▶ [Task requirements] Below are records. Find each line in them that holds the word "psel" and copy it.

(Stored data entries)
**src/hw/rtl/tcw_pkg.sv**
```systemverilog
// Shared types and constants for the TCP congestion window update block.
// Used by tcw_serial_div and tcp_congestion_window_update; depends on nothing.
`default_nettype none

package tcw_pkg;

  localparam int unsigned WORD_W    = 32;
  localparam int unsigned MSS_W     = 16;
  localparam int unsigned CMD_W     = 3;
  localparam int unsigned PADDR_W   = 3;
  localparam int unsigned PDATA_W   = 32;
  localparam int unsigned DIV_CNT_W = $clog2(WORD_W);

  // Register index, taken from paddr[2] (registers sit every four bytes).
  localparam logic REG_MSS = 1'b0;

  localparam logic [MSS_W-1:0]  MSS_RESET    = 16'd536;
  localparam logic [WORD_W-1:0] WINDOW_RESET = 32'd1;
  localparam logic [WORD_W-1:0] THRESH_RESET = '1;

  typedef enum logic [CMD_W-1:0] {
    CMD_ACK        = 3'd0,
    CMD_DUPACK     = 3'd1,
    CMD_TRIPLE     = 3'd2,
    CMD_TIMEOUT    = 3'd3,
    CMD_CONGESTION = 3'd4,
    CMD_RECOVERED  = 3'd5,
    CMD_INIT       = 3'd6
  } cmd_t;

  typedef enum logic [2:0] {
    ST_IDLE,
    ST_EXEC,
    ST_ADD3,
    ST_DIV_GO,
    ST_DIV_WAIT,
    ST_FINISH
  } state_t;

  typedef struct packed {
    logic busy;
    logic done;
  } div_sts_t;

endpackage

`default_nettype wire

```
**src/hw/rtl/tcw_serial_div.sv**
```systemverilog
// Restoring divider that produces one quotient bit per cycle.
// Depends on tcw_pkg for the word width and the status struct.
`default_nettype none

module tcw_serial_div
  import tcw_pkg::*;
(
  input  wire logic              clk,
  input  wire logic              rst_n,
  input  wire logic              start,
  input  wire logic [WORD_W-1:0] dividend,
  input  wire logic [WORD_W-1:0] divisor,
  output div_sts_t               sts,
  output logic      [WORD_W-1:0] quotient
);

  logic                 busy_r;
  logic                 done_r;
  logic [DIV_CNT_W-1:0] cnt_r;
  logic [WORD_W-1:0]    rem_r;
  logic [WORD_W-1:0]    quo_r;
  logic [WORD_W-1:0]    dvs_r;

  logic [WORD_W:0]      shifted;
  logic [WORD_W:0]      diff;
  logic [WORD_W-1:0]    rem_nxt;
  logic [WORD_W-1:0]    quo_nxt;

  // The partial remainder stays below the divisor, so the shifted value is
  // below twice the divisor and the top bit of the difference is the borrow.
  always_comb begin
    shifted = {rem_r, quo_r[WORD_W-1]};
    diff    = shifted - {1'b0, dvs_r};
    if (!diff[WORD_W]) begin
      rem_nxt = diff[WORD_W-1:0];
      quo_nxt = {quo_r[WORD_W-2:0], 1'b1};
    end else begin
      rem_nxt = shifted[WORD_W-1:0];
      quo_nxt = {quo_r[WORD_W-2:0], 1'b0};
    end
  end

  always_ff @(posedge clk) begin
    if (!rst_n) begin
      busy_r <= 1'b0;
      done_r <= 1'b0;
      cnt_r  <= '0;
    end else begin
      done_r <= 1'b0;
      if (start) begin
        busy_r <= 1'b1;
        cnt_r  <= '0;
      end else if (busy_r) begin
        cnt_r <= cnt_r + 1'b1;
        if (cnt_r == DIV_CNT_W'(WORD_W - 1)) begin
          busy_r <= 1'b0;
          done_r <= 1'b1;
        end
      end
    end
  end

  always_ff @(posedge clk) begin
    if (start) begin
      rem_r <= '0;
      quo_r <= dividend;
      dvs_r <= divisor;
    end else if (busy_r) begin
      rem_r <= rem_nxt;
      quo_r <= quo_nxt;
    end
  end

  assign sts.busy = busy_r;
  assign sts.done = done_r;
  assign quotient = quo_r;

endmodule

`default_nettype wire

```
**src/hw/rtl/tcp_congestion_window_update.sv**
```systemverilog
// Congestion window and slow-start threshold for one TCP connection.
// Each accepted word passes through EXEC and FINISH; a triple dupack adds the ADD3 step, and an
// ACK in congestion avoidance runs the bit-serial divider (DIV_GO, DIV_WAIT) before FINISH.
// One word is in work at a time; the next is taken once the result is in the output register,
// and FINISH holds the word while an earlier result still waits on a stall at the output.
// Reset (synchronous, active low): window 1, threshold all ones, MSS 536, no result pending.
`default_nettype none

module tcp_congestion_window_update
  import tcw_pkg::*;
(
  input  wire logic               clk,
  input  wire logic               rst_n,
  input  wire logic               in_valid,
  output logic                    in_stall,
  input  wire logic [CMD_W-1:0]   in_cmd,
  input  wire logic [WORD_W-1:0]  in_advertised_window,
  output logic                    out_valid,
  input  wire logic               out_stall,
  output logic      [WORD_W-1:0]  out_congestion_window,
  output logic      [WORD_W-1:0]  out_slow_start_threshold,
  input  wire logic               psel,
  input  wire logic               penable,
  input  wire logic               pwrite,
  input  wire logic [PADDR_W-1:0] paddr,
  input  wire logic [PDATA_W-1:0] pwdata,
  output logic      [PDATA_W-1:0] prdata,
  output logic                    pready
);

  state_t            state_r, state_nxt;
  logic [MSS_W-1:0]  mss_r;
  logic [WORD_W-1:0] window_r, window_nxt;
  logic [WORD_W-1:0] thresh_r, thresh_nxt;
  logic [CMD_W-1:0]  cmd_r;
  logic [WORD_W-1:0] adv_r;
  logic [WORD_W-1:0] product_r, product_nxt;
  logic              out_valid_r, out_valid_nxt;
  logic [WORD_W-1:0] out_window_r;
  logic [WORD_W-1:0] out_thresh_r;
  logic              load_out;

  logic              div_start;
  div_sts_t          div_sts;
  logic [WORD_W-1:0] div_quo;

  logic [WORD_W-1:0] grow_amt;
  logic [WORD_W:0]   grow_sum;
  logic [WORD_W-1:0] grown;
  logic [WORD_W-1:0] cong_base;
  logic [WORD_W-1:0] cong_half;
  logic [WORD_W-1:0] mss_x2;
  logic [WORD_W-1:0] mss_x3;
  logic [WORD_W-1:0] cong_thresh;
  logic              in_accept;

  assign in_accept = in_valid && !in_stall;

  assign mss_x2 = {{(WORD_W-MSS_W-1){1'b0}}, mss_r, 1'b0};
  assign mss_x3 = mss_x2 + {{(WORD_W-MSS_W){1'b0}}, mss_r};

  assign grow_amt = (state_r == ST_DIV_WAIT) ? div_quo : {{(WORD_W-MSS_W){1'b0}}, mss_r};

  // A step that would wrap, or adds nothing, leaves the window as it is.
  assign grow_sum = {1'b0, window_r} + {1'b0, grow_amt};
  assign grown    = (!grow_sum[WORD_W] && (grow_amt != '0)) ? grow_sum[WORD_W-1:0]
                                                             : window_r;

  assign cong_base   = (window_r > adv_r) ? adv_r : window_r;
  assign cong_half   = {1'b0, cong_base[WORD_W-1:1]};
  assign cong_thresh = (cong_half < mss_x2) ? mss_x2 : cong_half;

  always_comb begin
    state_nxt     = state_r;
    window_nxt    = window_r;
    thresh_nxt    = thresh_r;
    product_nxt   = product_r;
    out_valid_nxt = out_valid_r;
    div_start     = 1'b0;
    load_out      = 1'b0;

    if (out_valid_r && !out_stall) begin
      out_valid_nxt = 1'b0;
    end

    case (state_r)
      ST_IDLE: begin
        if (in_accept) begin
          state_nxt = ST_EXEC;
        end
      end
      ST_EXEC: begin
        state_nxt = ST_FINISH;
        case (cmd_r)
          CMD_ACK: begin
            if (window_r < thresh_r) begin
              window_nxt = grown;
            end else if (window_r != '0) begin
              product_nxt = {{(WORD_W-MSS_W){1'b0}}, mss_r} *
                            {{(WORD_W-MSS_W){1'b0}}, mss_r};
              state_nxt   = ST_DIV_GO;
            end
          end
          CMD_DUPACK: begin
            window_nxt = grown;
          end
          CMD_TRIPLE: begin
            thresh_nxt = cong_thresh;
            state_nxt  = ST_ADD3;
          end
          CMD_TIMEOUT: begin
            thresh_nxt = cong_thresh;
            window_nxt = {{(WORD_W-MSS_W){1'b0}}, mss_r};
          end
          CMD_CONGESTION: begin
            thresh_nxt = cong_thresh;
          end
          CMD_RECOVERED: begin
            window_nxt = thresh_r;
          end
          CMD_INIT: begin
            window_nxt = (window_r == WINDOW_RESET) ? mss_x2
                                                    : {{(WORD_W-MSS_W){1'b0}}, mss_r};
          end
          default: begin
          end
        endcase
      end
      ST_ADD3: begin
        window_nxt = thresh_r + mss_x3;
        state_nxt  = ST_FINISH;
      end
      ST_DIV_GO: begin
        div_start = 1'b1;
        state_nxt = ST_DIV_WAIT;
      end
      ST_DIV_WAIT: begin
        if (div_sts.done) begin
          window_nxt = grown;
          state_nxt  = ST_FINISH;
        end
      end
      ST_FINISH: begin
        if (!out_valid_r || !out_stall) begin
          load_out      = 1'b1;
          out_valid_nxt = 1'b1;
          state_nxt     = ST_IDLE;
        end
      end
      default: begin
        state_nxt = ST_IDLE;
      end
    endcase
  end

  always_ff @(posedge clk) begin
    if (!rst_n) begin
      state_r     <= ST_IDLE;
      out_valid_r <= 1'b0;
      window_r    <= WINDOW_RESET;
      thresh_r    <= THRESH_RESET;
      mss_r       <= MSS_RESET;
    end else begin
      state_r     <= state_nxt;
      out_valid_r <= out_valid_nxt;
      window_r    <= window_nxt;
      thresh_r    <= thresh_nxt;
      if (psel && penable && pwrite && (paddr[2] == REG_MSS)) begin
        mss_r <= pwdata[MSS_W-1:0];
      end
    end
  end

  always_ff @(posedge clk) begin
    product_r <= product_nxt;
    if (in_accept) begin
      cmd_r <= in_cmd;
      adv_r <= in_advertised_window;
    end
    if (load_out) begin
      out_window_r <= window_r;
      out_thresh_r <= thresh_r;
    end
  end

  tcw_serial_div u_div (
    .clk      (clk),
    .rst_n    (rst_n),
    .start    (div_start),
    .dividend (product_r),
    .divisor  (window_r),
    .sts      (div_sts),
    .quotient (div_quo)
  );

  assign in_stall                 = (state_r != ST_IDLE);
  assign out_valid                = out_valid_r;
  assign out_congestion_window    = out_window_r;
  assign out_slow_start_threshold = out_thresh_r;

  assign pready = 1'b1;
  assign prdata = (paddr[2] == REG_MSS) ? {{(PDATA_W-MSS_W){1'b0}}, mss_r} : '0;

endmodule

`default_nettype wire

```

▶ [The completed task]
  input  wire logic               psel,
      if (psel && penable && pwrite && (paddr[2] == REG_MSS)) begin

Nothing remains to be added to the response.